September 15, 2009

Museum Metrics

A post over at Real Clear Arts got me thinking once again about museum metrics.  The author suggests that attendance is the principal measure of success for museums, at least in the eyes of those outside museums. Those of us who work with museums know this is not the case, but here, as in many things, perception trumps reality.  I posted a response citing the on the Real Clear Arts site, but thought a few of those links would be helpful here as well, especially give the focus of my last two posts.

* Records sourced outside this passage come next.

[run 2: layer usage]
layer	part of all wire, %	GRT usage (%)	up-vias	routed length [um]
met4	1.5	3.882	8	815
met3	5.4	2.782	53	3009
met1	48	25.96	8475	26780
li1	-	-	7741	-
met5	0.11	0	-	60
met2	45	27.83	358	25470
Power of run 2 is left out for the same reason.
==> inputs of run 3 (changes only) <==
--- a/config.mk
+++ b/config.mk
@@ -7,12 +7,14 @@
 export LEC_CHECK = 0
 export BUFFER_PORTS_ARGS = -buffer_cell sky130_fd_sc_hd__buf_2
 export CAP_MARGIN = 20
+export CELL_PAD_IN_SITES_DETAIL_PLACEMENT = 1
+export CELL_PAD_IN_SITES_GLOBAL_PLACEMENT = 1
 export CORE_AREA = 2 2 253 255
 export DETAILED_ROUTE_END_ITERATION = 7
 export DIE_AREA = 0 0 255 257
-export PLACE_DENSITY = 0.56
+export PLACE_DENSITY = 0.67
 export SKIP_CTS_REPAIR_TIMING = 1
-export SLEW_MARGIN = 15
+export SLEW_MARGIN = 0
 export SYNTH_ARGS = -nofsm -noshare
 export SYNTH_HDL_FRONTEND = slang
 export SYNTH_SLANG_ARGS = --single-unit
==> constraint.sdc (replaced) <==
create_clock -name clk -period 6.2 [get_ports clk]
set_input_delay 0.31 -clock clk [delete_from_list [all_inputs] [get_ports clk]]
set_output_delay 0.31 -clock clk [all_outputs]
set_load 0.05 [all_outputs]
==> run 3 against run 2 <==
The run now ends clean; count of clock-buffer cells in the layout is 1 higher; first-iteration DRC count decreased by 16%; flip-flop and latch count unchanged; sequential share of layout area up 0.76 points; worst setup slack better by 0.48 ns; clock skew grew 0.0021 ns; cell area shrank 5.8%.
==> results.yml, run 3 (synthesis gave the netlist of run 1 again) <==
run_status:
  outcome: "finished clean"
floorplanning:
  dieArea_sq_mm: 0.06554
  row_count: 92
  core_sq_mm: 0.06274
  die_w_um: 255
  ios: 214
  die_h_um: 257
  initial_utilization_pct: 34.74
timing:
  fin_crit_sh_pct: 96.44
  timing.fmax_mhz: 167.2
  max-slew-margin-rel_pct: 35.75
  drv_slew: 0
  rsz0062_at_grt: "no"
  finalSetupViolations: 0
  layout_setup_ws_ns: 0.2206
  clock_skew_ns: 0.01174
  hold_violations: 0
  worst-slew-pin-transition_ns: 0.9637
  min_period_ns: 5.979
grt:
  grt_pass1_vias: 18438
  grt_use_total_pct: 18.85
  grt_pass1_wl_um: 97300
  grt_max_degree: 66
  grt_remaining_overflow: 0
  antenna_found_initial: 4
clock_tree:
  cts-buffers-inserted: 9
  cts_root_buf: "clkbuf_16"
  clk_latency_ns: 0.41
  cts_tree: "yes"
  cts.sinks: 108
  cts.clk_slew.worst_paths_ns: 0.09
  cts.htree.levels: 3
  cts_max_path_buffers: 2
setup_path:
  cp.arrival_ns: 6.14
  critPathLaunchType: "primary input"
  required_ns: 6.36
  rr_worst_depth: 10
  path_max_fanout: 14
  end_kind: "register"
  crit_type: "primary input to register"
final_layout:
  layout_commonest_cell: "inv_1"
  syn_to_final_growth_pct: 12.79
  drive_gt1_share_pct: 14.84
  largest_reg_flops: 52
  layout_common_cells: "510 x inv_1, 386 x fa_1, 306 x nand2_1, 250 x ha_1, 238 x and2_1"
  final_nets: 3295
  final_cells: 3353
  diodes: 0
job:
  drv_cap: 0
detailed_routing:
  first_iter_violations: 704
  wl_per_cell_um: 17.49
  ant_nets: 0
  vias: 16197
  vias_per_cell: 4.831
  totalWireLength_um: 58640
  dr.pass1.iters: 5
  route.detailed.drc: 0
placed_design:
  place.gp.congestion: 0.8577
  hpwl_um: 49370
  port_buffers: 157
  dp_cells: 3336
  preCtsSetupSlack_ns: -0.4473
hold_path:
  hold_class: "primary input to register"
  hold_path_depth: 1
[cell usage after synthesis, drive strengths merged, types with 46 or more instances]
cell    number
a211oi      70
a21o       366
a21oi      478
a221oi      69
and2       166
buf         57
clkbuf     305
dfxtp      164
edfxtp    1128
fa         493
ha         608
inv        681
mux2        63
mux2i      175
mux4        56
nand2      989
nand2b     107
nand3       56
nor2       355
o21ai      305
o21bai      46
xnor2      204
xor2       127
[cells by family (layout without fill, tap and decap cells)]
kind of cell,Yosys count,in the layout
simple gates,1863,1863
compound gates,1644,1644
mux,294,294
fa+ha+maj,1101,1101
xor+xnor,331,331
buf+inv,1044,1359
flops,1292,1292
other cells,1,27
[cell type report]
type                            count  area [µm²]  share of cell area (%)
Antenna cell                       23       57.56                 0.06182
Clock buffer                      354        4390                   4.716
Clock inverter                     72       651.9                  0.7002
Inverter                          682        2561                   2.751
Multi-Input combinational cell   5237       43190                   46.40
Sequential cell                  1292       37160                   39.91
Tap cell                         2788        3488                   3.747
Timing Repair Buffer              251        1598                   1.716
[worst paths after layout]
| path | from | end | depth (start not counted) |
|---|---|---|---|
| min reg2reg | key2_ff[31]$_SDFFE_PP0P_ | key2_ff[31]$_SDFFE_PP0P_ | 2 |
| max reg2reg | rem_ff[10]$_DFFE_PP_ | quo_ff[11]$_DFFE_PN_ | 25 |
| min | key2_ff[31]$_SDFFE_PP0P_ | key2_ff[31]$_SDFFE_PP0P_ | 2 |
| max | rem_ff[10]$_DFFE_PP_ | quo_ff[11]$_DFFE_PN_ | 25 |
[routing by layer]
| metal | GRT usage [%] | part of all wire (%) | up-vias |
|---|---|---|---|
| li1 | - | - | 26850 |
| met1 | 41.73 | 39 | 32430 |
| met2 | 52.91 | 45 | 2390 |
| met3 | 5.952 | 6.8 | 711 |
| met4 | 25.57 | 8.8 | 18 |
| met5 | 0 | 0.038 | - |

Max Anderson, the Director of the Indianapolis Museum of Art has thought a lot about museum metrics. His museum's "Dashboard" is a model of clarity and depth of information:
His article The Metrics of Success in Art Museums is the best summary of different kinds of museum metrics. It is available through the Getty Leadership Institute web site, where a number of other good articles are also available.
Here is an excellent, if academic, overview of thinking about the issue of measuring success in museums, which includes Anderson's work: Achieving excellence: Investigation into the use of performance indicator in museums by Alessia Zorloni.
The Visitor Studies Association has long been a leader in helping museum understand visitors, although their focus is more often on exhibit evaluation than overall measures of success:
The museum associations have also been active in this area, establishing benchmarks to use. One example is the Association of Children's Museums' Children's Museums Metrics Reports, which proived a massive amount of data. Jim Collins in Good to Great and the Social Sectors puts his finger on the core issue:
The critical question is not "How much money do we make?" but "How can we develop a sustainable resource engine to deliver superior performance relative to our mission?"
The field of museum metrics has a long ways to go, but it is also much more sophisticated than one might suspect. The biggest issue is that every museum needs to find benchmark museums that are truly comparable (often a challenging task) and establish metrics for its own success that are related to its unique mission and vision.